We have two languages/grammars (grammar A and B). grammarA string defines named elements of type A:

Model: a+=A;
A:'A' name=ID;

GrammarBWithImportURI string defines named elements of type B referencing elements of type A (from grammarA). This is achieved by using reference statement with alias. It also allows importing other model files by using importURI.

reference A as a
Model: imports+=Import b+=B;
B:'B' name=ID '->' a=[a.A];
Import: 'import' importURI=STRING;

We now proceed by registering languages using registration API:

global_repo = scoping.GlobalModelRepository()
global_repo_provider = scoping_providers.PlainNameGlobalRepo()

def get_A_mm():
    mm_A = metamodel_from_str(grammarA, global_repository=global_repo)
    mm_A.register_scope_providers({"*.*": global_repo_provider})
    return mm_A

def get_BwithImport_mm():
    mm_B = metamodel_from_str(grammarBWithImport,
                              global_repository=global_repo)

    # define a default scope provider supporting the importURI feature
    mm_B.register_scope_providers(
        {"*.*": scoping_providers.FQNImportURI()})
    return mm_B

register_language('A',
                  pattern="*.a",
                  metamodel=get_A_mm)

register_language('BwithImport',
                  pattern="*.b",
                  metamodel=get_BwithImport_mm)

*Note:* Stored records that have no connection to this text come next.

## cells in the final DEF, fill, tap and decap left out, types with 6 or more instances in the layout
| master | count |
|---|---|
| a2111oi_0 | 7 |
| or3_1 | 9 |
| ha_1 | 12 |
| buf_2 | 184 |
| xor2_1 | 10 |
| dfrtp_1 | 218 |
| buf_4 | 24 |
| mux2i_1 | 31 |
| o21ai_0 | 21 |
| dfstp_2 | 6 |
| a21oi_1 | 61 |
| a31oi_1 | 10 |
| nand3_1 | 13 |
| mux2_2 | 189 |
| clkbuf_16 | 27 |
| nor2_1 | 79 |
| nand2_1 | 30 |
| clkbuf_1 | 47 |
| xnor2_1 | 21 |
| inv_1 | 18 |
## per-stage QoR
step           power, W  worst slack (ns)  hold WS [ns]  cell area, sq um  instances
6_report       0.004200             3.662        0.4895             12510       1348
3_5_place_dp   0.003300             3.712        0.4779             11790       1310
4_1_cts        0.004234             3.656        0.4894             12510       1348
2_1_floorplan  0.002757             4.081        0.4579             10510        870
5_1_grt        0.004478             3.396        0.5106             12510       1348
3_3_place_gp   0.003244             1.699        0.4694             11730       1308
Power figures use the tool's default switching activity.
### src/rtl/decrypt_pipe_if.sv
// Byte-stream bundle for the receive-side decrypt pipeline.
// The master drives ciphertext and per-byte config; the slave returns plaintext.
interface decrypt_pipe_if;
   logic       en;
   logic [7:0] din;
   logic [7:0] k1;
   logic [7:0] k2;
   logic [7:0] k3;
   logic [2:0] rot_freq;
   logic       shift_en;
   logic [3:0] shift_amt;
   logic       mode;
   logic [7:0] dout;
   logic       en_out;

   modport master (
      output en, din, k1, k2, k3,
      output rot_freq, shift_en, shift_amt, mode,
      input  dout, en_out
   );

   modport slave (
      input  en, din, k1, k2, k3,
      input  rot_freq, shift_en, shift_amt, mode,
      output dout, en_out
   );
endinterface

### src/rtl/decrypt_pipe_unit.sv
// Three-stage decrypt: rotating-key XOR, alpha classify, inverse shift mod 26.
// Config rides with each byte so mid-stream changes only affect later bytes.
module decrypt_pipe_unit (
   input logic          clk,
   input logic          rst,
   decrypt_pipe_if.slave bus
);

   logic [1:0] key_idx;
   logic [2:0] byte_cnt;
   logic [7:0] key;

   // stage 1 registers
   logic       v1;
   logic [7:0] x1;
   logic       mode1;
   logic       shen1;
   logic [3:0] amt1;

   // stage 2 registers
   logic       v2;
   logic [7:0] x2;
   logic       up2;
   logic       lo2;
   logic       mode2;
   logic       shen2;
   logic [3:0] amt2;

   logic             up1;
   logic             lo1;
   logic [7:0]       base;
   logic signed [5:0] d;
   logic [7:0]       res;

   always_comb begin
      key = bus.k1;
      if (bus.rot_freq != 3'd0) begin
         unique case (1'b1)
            (key_idx == 2'd1): key = bus.k2;
            (key_idx == 2'd2): key = bus.k3;
            default:           key = bus.k1;
         endcase
      end
   end

   // Terminal count uses >= so a mid-stream rot_freq decrease cannot strand byte_cnt.
   always_ff @(posedge clk or posedge rst) begin
      if (rst) begin
         key_idx  <= 2'd0;
         byte_cnt <= 3'd0;
      end else if (bus.en && bus.mode) begin
         if (bus.rot_freq == 3'd0) begin
            key_idx  <= 2'd0;
            byte_cnt <= 3'd0;
         end else if (byte_cnt >= bus.rot_freq - 3'd1) begin
            byte_cnt <= 3'd0;
            key_idx  <= (key_idx == 2'd2) ? 2'd0 : key_idx + 2'd1;
         end else begin
            byte_cnt <= byte_cnt + 3'd1;
         end
      end
   end

   always_ff @(posedge clk or posedge rst) begin
      if (rst) begin
         v1    <= 1'b0;
         x1    <= 8'h00;
         mode1 <= 1'b0;
         shen1 <= 1'b0;
         amt1  <= 4'd0;
      end else begin
         v1 <= bus.en;
         if (bus.en) begin
            x1    <= bus.mode ? (bus.din ^ key) : bus.din;
            mode1 <= bus.mode;
            shen1 <= bus.shift_en;
            amt1  <= bus.shift_amt;
         end
      end
   end

   assign up1 = (x1 >= 8'h41) && (x1 <= 8'h5A);
   assign lo1 = (x1 >= 8'h61) && (x1 <= 8'h7A);

   always_ff @(posedge clk or posedge rst) begin
      if (rst) begin
         v2    <= 1'b0;
         x2    <= 8'h00;
         up2   <= 1'b0;
         lo2   <= 1'b0;
         mode2 <= 1'b0;
         shen2 <= 1'b0;
         amt2  <= 4'd0;
      end else begin
         v2 <= v1;
         if (v1) begin
            x2    <= x1;
            up2   <= up1;
            lo2   <= lo1;
            mode2 <= mode1;
            shen2 <= shen1;
            amt2  <= amt1;
         end
      end
   end

   // Offset in 0..25 minus shift in 0..15 fits 6-bit signed; one +26 fixes it.
   always_comb begin
      base = up2 ? 8'h41 : 8'h61;
      d    = $signed(6'(x2 - base)) - $signed({2'b00, amt2});
      if (d < 0) begin
         d = d + 6'sd26;
      end
      res = x2;
      if (mode2 && shen2 && (up2 || lo2)) begin
         res = base + {2'b00, 6'(d)};
      end
   end

   always_ff @(posedge clk or posedge rst) begin
      if (rst) begin
         bus.dout   <= 8'h00;
         bus.en_out <= 1'b0;
      end else begin
         bus.en_out <= v2;
         if (v2) begin
            bus.dout <= res;
         end
      end
   end

endmodule

### src/flat_wrapper.sv
// flat-port wrapper written by rule: the top's interface ports become plain ports
module decrypt_pipe_unit_flat 
  (clk, rst, bus_en, bus_din, bus_k1, bus_k2, bus_k3, bus_rot_freq, bus_shift_en, bus_shift_amt, bus_mode, bus_dout, bus_en_out);
  decrypt_pipe_if bus_i ();
  input logic clk;
  input logic rst;
  input wire logic [$bits(bus_i.en)-1:0] bus_en;
  input wire logic [$bits(bus_i.din)-1:0] bus_din;
  input wire logic [$bits(bus_i.k1)-1:0] bus_k1;
  input wire logic [$bits(bus_i.k2)-1:0] bus_k2;
  input wire logic [$bits(bus_i.k3)-1:0] bus_k3;
  input wire logic [$bits(bus_i.rot_freq)-1:0] bus_rot_freq;
  input wire logic [$bits(bus_i.shift_en)-1:0] bus_shift_en;
  input wire logic [$bits(bus_i.shift_amt)-1:0] bus_shift_amt;
  input wire logic [$bits(bus_i.mode)-1:0] bus_mode;
  output wire logic [$bits(bus_i.dout)-1:0] bus_dout;
  output wire logic [$bits(bus_i.en_out)-1:0] bus_en_out;
  assign bus_i.en = bus_en;
  assign bus_i.din = bus_din;
  assign bus_i.k1 = bus_k1;
  assign bus_i.k2 = bus_k2;
  assign bus_i.k3 = bus_k3;
  assign bus_i.rot_freq = bus_rot_freq;
  assign bus_i.shift_en = bus_shift_en;
  assign bus_i.shift_amt = bus_shift_amt;
  assign bus_i.mode = bus_mode;
  assign bus_dout = bus_i.dout;
  assign bus_en_out = bus_i.en_out;
  decrypt_pipe_unit u_core (.clk(clk), .rst(rst), .bus(bus_i));
endmodule
### config.mk
export PLATFORM = sky130hd
export DESIGN_NAME = decrypt_pipe_unit_flat
export DESIGN_NICKNAME = d
export VERILOG_FILES = /design/src/rtl/decrypt_pipe_if.sv /design/src/rtl/decrypt_pipe_unit.sv /design/src/flat_wrapper.sv
export SDC_FILE = /design/constraint.sdc
export NUM_CORES = 1
export LEC_CHECK = 0
export CORE_UTILIZATION = 50
export DETAILED_ROUTE_END_ITERATION = 7
export PLACE_DENSITY = 0.83
export REMOVE_ABC_BUFFERS = 1
export SLEW_MARGIN = 10
export SYNTH_ARGS = -nofsm -noshare
export SYNTH_HDL_FRONTEND = slang
export SYNTH_SLANG_ARGS = --single-unit
export TNS_END_PERCENT = 5
### constraint.sdc
create_clock -name clk -period 6.61 [get_ports clk]
set_clock_uncertainty 0.1 [all_clocks]
set_input_delay 0.9915 -clock clk [delete_from_list [all_inputs] [get_ports clk]]
set_output_delay 0.9915 -clock clk [all_outputs]
set_load 0.01 [all_outputs]
-- Word-level counts from Yosys, hierarchy flattened
Cells that the tools add are included.
- bitwise gates (word level): 1
- add/subtract/negate cells: 7
- magnitude comparators: 6
- equality and inequality tests: 2
- reduce and logical (&&, ||, !) cells: 10
- mux-type cells: 11
- operators with widths (operator ; count):
    2-to-1 mux 8 bit ; 3
    >= comparator 8 x 7 -> 1 bit (second input constant) ; 2
    less-or-equal comparator 8 x 7 -> 1 bit (second input constant) ; 2
    one-hot mux 8 bit (2 select lines) ; 1
    2-to-1 mux 6 bit ; 2
    adder 8 x 6 -> 8 bit ; 1
    bitwise XOR 8 bit ; 1
    adder 6 bit (second input constant) ; 1
    less-than comparator 6 x 1 -> 1 bit (second input constant) ; 1
    2-to-1 mux 2 bit ; 3
    2-to-1 mux 3 bit ; 2
    subtractor 6 x 5 -> 6 bit ; 1
    subtractor 6 bit ; 1
    logical AND 1 bit ; 5
    adder 3 x 1 -> 3 bit (second input constant) ; 1
    >= comparator 3 bit ; 1
    zero test 3 bit ; 1
    nonzero test 3 bit ; 1
    subtractor 3 x 1 -> 3 bit (second input constant) ; 1
    adder 2 x 1 -> 2 bit (second input constant) ; 1
    == test 2 x 1 -> 1 bit (second input constant) ; 1
    == test 2 bit (second input constant) ; 1
    AND reduction 2 bit ; 1
    nonzero test 2 bit ; 1
    logical OR 1 bit ; 1
- register bits after elaboration: 46
- word-level logic and storage cells: 53
- output and inout bits: 9

-- Logic depth before layout (Yosys ltp)
- word-level depth: 7
- mapped depth: 14
- mapped depth without buffers: 14

-- Worst setup path after synthesis
OpenSTA, ideal clock, no wires.
- path type: reg2reg
- start: reg u_core.x2[0]
- end: reg u_core.bus.dout[5]
- path buffers: 0
- library setup time: 65 ps
- slack: 3706 ps
- data required time: 6445 ps
- cell stages (with the launch flop): 13
- data arrival time: 2739 ps
- clock period less this slack: 2904 ps
- path through: dfrtp_1 ha_1 ha_1 and2_1 o21ai_0 nand3_1 and2_1 a2111oi_0 ha_1 nor2_1 o21ai_0 mux2_2 nand2_1
- cells in the longest elaborated chain, start to end: 6
- elaborated cells between the ends (all ways): 7
- those cells by class: add/sub: 4; order compare: 1; mux: 2
- ends and longest elaborated chain (element ; RTL line ; text):
    from (decl) ; decrypt_pipe_unit.sv:22 ; logic [7:0] x2;
    from (signal assigned) ; decrypt_pipe_unit.sv:88 ; x2 <= 8'h00;
    from (signal assigned) ; decrypt_pipe_unit.sv:97 ; x2 <= x1;
    subtractor 6 bit (*) ; decrypt_pipe_unit.sv:110 ; d = $signed(6'(x2 - base)) - $signed({2'b00, amt2});
    subtractor 6 x 5 -> 6 bit (*) ; decrypt_pipe_unit.sv:110 ;
    adder 6 bit / less-than comparator 6 x 1 -> 1 bit (equally long branches) ; decrypt_pipe_unit.sv:112, decrypt_pipe_unit.sv:111 ;
    2-to-1 mux 6 bit (*) ; decrypt_pipe_unit.sv:111 ; if (d < 0) begin
    adder 8 x 6 -> 8 bit (*) ; decrypt_pipe_unit.sv:116 ; res = base + {2'b00, 6'(d)};
    2-to-1 mux 8 bit (*) ; decrypt_pipe_unit.sv:115 ; if (mode2 && shen2 && (up2 || lo2)) begin
    to (signal assigned) ; decrypt_pipe_unit.sv:127 ; bus.dout <= res;
    to (decl) ; decrypt_pipe_if.sv:25 ; output dout, en_out
Mark *: on every way between the ends. The rest lies on a longest branch, timed or not.
A chain may end at the register's enable or synchronous reset.

-- Worst setup path after layout
Same ends and word-level chain as after synthesis.

==> summary.md <==
| Metric | Value |
|---|---|
| Resize count post-CTS | `0` |
| Pwr dens | `401 nW/um2` |
| Pin count of the biggest net entering global routing | `47` |
| Initial antenna violation count | `0` |
| CTS tree | `built` |
| Distinct cells, synth | `41` |
| Worst path arrival time | `3.36 ns` |
| Antenna diodes | `0` |
| Met3 usage | `3.47%` |
| Fin crit share | `48.7%` |
| Status | `finished, final reports clean` |
| Max-cap viol count | `0` |
| Peak supply drop | `214 uV` |
| Hold_buf cts | `0` |
| First-pass DRT Iterations | `4` |
| Setup tns final | `0 ns` |
| Congestion Overflow GR | `0` |
| Synthesized flop and latch total | `46` |
| Vias in the first global route | `2242` |
| Hold Path Class | `flop to flop` |
| Post-Synthesis Cells | `296` |
| Routed WL | `5660 um` |
| Cts bufs inserted | `5` |
| Pleak | `1.46 nW` |
| Buffers & Inverters on Critical Path | `0` |
| Vias/cell | `5.54` |
| Reg2Reg Setup Slack | `3.39 ns` |
| Ys flop type | `dfrtp_1` |
| DR iter-0 viols | `159` |
| Most Frequent Cell on Critical Path | `ha_1` |
| I/O pin count | `53` |
| DRC | `0` |
| Crit. End Element | `flop` |
| Bufs on Longest Clock Path | `2` |
| Area Overhead vs Synth | `23.5%` |
| FMAX | `311 MHz` |
| Slowest stage cell on the critical path | `dfrtp_1` |
| Syn. warnings | `0` |
| Crit path largest cell delay | `0.40 ns` |
| RSZ-0062 raised after global routing | `false` |
| CP Class | `flop to flop` |
| First-pass GRT wire length | `9930 um` |
| Utilization after layout | `65.6%` |
| Ys async rst share | `100%` |
| Die width | `76.6 um` |
| Sink Count | `46` |
| Initial Util | `53.1%` |
| Avg Cell Area, Syn | `9.40 um2` |
| Critical Path Fanout Max | `4` |
| Sequential share of the synthesized area | `41.4%` |
| Crit-path cells | `ha_1, ha_1, and2_1, o21ai_0, nand3_1, and2_1, a2111oi_0, ha_1, nor2_1, o21ai_0, mux2_2, nand2_1` |
| Later-pin clock latency in the skew report | `0.30 ns` |
| Grt peak-use layer | `met2` |
| Clock transition at the registers of the reported paths | `0.09 ns` |
| Slew headroom | `38.5%` |
| Minimum clock period | `3.22 ns` |
| Die span in y | `76.6 um` |
| GR met1 Demand/Resource | `26.0%` |
| Mapped cell area | `2780 um2` |
| Layout net count | `408` |
| GP Congestion | `0.900` |
| Slew @ Worst Pin | `0.919 ns` |
| Total core area | `5240 um2` |
| Die ar. | `5870 um2` |
| PortBufs | `52` |
| Cell family contributing the most delay on the critical path | `adder cells` |
| Hpwl dp | `4370 um` |
| Rows | `26` |
| Wire per inst | `13.7 um` |
| Final setup violation count | `0` |
| Number of enable flip-flop cells after synthesis | `0` |
| Count of pins over their slew limit | `0` |
| Worst EP required | `6.76 ns` |
| Final hold violations | `0` |
| Layout cells sized above 1 | `8.43%` |
| GRT met2 Usage | `38.5%` |
| Startpoint class of the critical path | `flop` |
| Root Buffer | `clkbuf_8` |
| GRT Util Overall | `21.3%` |
| CTS HTree Levels | `2` |
| Postcts setup bufs | `0` |
| Routed via count | `2295` |
| Antenna-violating nets left | `0` |
## placed cells by master (no fill, tap or decap), types with 2 or more instances in the layout
master           count
a21oi_1             15
a22oi_1              8
a31oi_1              3
and2_1               4
and3_1               3
clkbuf_8             5
clkdlybuf4s50_1     52
clkinvlp_4           2
dfrtp_1             46
ha_1                19
inv_1               18
mux2_2              16
mux2i_1              2
nand2_1             31
nand2b_1             3
nand3_1              4
nand3b_1             4
nor2_1              25
nor3_1               3
nor3b_1              3
o211ai_1            10
o21a_1               4
o21ai_0             24
o22ai_1              6
xnor2_1              5
xor2_1              11
## worst paths after layout
path                           startpoint                  to  depth (start not counted)
setup reg to reg             u_core.x2[0]  u_core.bus.dout[5]                         12
hold / removal             u_core.amt1[1]      u_core.amt2[1]                          2
min in group asynchronous             rst      u_core.amt1[0]                          3
setup / recovery             u_core.x2[0]  u_core.bus.dout[5]                         12
max in group asynchronous             rst      u_core.amt1[3]                          3
hold reg to reg            u_core.amt1[1]      u_core.amt2[1]                          2
## worst min-delay path: cells and delay by family (launching register included)
kind | cells | cell delay [ns]
DFF | 1 | 0.35
and+or+nand+nor | 1 | 0.05
AOI/OAI and AO/OA | 1 | 0.07
## stage by stage
step	cells	setup slack, ns	total power (W)	cell area (um2)	hold slack [ns]
final	414	3.39	0.00138	3440	0.402
after global routing	414	3.07	0.00150	3440	0.422
after CTS	414	3.40	0.00138	3440	0.408
after detailed placement	407	3.43	0.00121	3350	0.390
after global placement	407	3.55	0.00118	3350	0.375
after floorplan	284	3.71	0.000996	2740	0.349
## routing by layer
metal	wire length, um	vias to the layer above
li1	-	1135
met1	2470	1092
met2	2880	62
met3	240	6
met4	65	0
met5	0	-
## registers in the layout, indices dropped and copies added, names as in the netlist, 2 cells and up
register / flops
u_core.amt2: 4
u_core.byte_cnt: 3
u_core.amt1: 4
u_core.bus.dout: 8
u_core.x2: 8
u_core.x1: 8
u_core.key_idx: 2
## Yosys cell counts (2+ instances only)
cell type	count	area (um2)
xor2_1	11	96.3
o211ai_1	10	75.1
o21ai_0	24	120
nor2_1	25	93.8
a31oi_1	3	18.8
a22oi_1	8	60.1
nand3_1	4	20.0
nand3b_1	4	30.0
o22ai_1	6	37.5
clkbuf_1	9	33.8
and3_1	3	18.8
and2_1	4	25.0
ha_1	19	238
nand2b_1	3	18.8
inv_1	19	71.3
nor3b_1	3	22.5
a21oi_1	15	75.1
nand2_1	31	116
mux2i_1	2	20.0
mux2_2	16	180
dfrtp_1	46	1150
xnor2_1	5	43.8
buf_1	3	11.3
o21a_1	4	30.0
nor3_1	3	15.0
## area by class of cell
cell class                 count  area (um2)
inverter                      19        71.3
fill                         438        1800
sequential                    46        1150
timing repair buffer          53         528
clock inverter                 2        15.0
clock buffer                   5        68.8
multi-input combinational    219        1510
tap                           70        87.6
## cells by family (layout without fill, tap and decap cells)
kind of cell,after synthesis,count (layout),synth area share [%]
and+or+nand+nor,86,86,14.8
AOI/OAI and AO/OA,78,78,17.5
DFF,46,46,41.4
buffers and inverters,31,79,4.18
adders and majority gates,20,20,9.27
muxes,18,18,7.20
xor gates and xnor gates,17,17,5.62
## where the power goes
group,total [W],leakage [nW],internal (W),switching (W)
clock,0.000168,0.0362,0.0000722,0.0000957
sequential,0.000429,0.539,0.000362,0.0000671
combinational,0.000781,0.885,0.000374,0.000407
No activity file was read; power rests on OpenSTA's default activity.
## src/rtl/instr_prefetch_queue_pkg.sv

```systemverilog
// Shared widths and the queue entry payload for the instruction prefetch queue.
package instr_prefetch_queue_pkg;

   localparam int unsigned WIDTH = 8;
   localparam int unsigned DEPTH = 4;
   localparam int unsigned PTR_W = $clog2(DEPTH);
   localparam int unsigned CNT_W = PTR_W + 1;

   typedef struct packed {
      logic [WIDTH-1:0] instr;
      logic [WIDTH-1:0] pc;
   } fetch_entry_t;

   localparam logic [WIDTH-1:0] NOP_INSTR = '0;

endpackage

```

## src/rtl/instr_prefetch_queue_if.sv

```systemverilog
// Memory-port, control and Decode-side signals of the prefetch queue.
interface instr_prefetch_queue_if;
   import instr_prefetch_queue_pkg::*;

   logic [WIDTH-1:0] mem_pc;
   logic [WIDTH-1:0] mem_instr;
   logic             fetch_stall;
   logic             redirect;
   logic [WIDTH-1:0] redirect_pc;
   logic             decode_ready;
   logic             instr_valid;
   logic [WIDTH-1:0] instr_out;
   logic [WIDTH-1:0] instr_pc;
   logic [WIDTH-1:0] pc_plus8;
   logic [CNT_W-1:0] count;

   modport master (
      input  mem_pc, instr_valid, instr_out, instr_pc, pc_plus8, count,
      output mem_instr, fetch_stall, redirect, redirect_pc, decode_ready
   );

   modport slave (
      output mem_pc, instr_valid, instr_out, instr_pc, pc_plus8, count,
      input  mem_instr, fetch_stall, redirect, redirect_pc, decode_ready
   );

endinterface

```

## src/rtl/instr_prefetch_queue_fifo.sv

```systemverilog
// Circular buffer of fetched {instr, pc} entries with push, pop and flush.
module instr_prefetch_queue_fifo
   import instr_prefetch_queue_pkg::*;
(
   input  logic             i_clk,
   input  logic             i_rst,
   input  logic             i_push,
   input  logic             i_pop,
   input  logic             i_flush,
   input  fetch_entry_t     i_data,
   output fetch_entry_t     o_head,
   output logic [CNT_W-1:0] o_count
);

   logic [PTR_W-1:0] r_head;
   logic [PTR_W-1:0] r_tail;
   logic [CNT_W-1:0] r_count;
   fetch_entry_t     r_mem [DEPTH];

   // Flush drops all entries; it never coincides with push/pop at the top level.
   always_ff @(posedge i_clk or posedge i_rst) begin
      if (i_rst) begin
         r_head  <= '0;
         r_tail  <= '0;
         r_count <= '0;
      end else if (i_flush) begin
         r_head  <= '0;
         r_tail  <= '0;
         r_count <= '0;
      end else begin
         if (i_push) r_tail <= r_tail + PTR_W'(1);
         if (i_pop)  r_head <= r_head + PTR_W'(1);
         case ({i_push, i_pop})
            2'b10:   r_count <= r_count + CNT_W'(1);
            2'b01:   r_count <= r_count - CNT_W'(1);
            default: r_count <= r_count;
         endcase
      end
   end

   always_ff @(posedge i_clk) begin
      if (i_push && !i_flush) r_mem[r_tail] <= i_data;
   end

   assign o_head  = r_mem[r_head];
   assign o_count = r_count;

endmodule

```

## src/rtl/instr_prefetch_queue.sv

```systemverilog
// Fetch-side instruction buffer: owns the fetch PC, fills the queue one
// instruction per cycle and presents the head entry to Decode.
module instr_prefetch_queue
   import instr_prefetch_queue_pkg::*;
#(
   parameter int unsigned PCSTEP  = 4,
   parameter int unsigned RESETPC = 0
) (
   input  logic                  i_clk,
   input  logic                  i_rst,
   instr_prefetch_queue_if.slave bus
);

   logic [WIDTH-1:0] r_fetch_pc;
   logic             w_valid;
   logic             w_pop;
   logic             w_push;
   logic [CNT_W-1:0] w_count;
   fetch_entry_t     w_head;
   fetch_entry_t     w_wr_data;

   assign w_valid   = (w_count != '0);
   assign w_pop     = w_valid && bus.decode_ready && !bus.redirect;
   assign w_push    = !bus.redirect && !bus.fetch_stall &&
                      ((w_count < CNT_W'(DEPTH)) || w_pop);
   assign w_wr_data = '{instr: bus.mem_instr, pc: r_fetch_pc};

   // Fetch PC advances only when the fetched word is actually captured.
   always_ff @(posedge i_clk or posedge i_rst) begin
      if (i_rst) begin
         r_fetch_pc <= WIDTH'(RESETPC);
      end else if (bus.redirect) begin
         r_fetch_pc <= bus.redirect_pc;
      end else if (w_push) begin
         r_fetch_pc <= r_fetch_pc + WIDTH'(PCSTEP);
      end
   end

   instr_prefetch_queue_fifo u_fifo (
      .i_clk   (i_clk),
      .i_rst   (i_rst),
      .i_push  (w_push),
      .i_pop   (w_pop),
      .i_flush (bus.redirect),
      .i_data  (w_wr_data),
      .o_head  (w_head),
      .o_count (w_count)
   );

   assign bus.mem_pc      = r_fetch_pc;
   assign bus.count       = w_count;
   assign bus.instr_valid = w_valid;
   assign bus.instr_out   = w_valid ? w_head.instr : NOP_INSTR;
   assign bus.instr_pc    = w_valid ? w_head.pc : '0;
   assign bus.pc_plus8    = w_valid ? (w_head.pc + WIDTH'(8)) : '0;

endmodule

```

## src/flat_wrapper.sv

```systemverilog
// flat-port wrapper written by rule: the top's interface ports become plain ports
module instr_prefetch_queue_flat import instr_prefetch_queue_pkg::*;
#(
   parameter int unsigned PCSTEP  = 4,
   parameter int unsigned RESETPC = 0
)
  (i_clk, i_rst, bus_mem_pc, bus_instr_valid, bus_instr_out, bus_instr_pc, bus_pc_plus8, bus_count, bus_mem_instr, bus_fetch_stall, bus_redirect, bus_redirect_pc, bus_decode_ready);
  instr_prefetch_queue_if bus_i ();
  input  logic i_clk;
  input  logic i_rst;
  output wire logic [$bits(bus_i.mem_pc)-1:0] bus_mem_pc;
  output wire logic [$bits(bus_i.instr_valid)-1:0] bus_instr_valid;
  output wire logic [$bits(bus_i.instr_out)-1:0] bus_instr_out;
  output wire logic [$bits(bus_i.instr_pc)-1:0] bus_instr_pc;
  output wire logic [$bits(bus_i.pc_plus8)-1:0] bus_pc_plus8;
  output wire logic [$bits(bus_i.count)-1:0] bus_count;
  input wire logic [$bits(bus_i.mem_instr)-1:0] bus_mem_instr;
  input wire logic [$bits(bus_i.fetch_stall)-1:0] bus_fetch_stall;
  input wire logic [$bits(bus_i.redirect)-1:0] bus_redirect;
  input wire logic [$bits(bus_i.redirect_pc)-1:0] bus_redirect_pc;
  input wire logic [$bits(bus_i.decode_ready)-1:0] bus_decode_ready;
  assign bus_mem_pc = bus_i.mem_pc;
  assign bus_instr_valid = bus_i.instr_valid;
  assign bus_instr_out = bus_i.instr_out;
  assign bus_instr_pc = bus_i.instr_pc;
  assign bus_pc_plus8 = bus_i.pc_plus8;
  assign bus_count = bus_i.count;
  assign bus_i.mem_instr = bus_mem_instr;
  assign bus_i.fetch_stall = bus_fetch_stall;
  assign bus_i.redirect = bus_redirect;
  assign bus_i.redirect_pc = bus_redirect_pc;
  assign bus_i.decode_ready = bus_decode_ready;
  instr_prefetch_queue #(.PCSTEP(PCSTEP), .RESETPC(RESETPC)) u_core (.i_clk(i_clk), .i_rst(i_rst), .bus(bus_i));
endmodule
```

Note that we are using a global repository and FQNImportURI scoping provider for B language to support importing of A models inside B models and referencing its model objects.

Tip

In practice we would usually register our languages using declarative extension points. See the registration API docs for more information.

After the languages are registered we can access the meta-models of registered languages using the registration API. Given the model in language A in file myA_model.a:

A a1 A a2 A a3

and model in language B (with support for ImportURI) in file myB_model.b:

import 'myA_model.a'
B b1 -> a1 B b2 -> a2 B b3 -> a3

we can instantiate model myB_model.b like this:

mm_B = metamodel_for_language('BwithImport')
model_file_name = os.path.join(os.path.dirname(__file__), 'myB_model.b')
model = mm_B.model_from_file(model_file_name)

In another way we could use a global model repository directly to instantiate models directly from Python code without resorting to ImportURI machinery. For this we shall modify the grammar of language B to be:

reference A
Model: b+=B;
B:'B' name=ID '->' a=[A.A];

Notice that we are not using the ImportURI functionality to load the referenced model here. Since both meta-models share the same global repository, we can directly add a model object to the global_repo_provider (add_model) of language A. This model object will then be visible to the scope provider of the second model and make the model object available. We register this language as we did above. Now, the code can look like this:

mm_A = metamodel_for_language('A')
mA = mm_A.model_from_str('''
A a1 A a2 A a3
''')
global_repo_provider.add_model(mA)

mm_B = metamodel_for_language('B')
mB = mm_B.model_from_str('''
B b1 -> a1 B b2 -> a2 B b3 -> a3
''')

See how we explicitly added model mA to the global repository. This enabled model mB to find and resolve references to objects from mA.

Note

It is crucial to use a scope provider which supports the global repository, such as the ImporUri or the GlobalRepo based providers, to allow the described mechanism to add a model object directly to a global repository.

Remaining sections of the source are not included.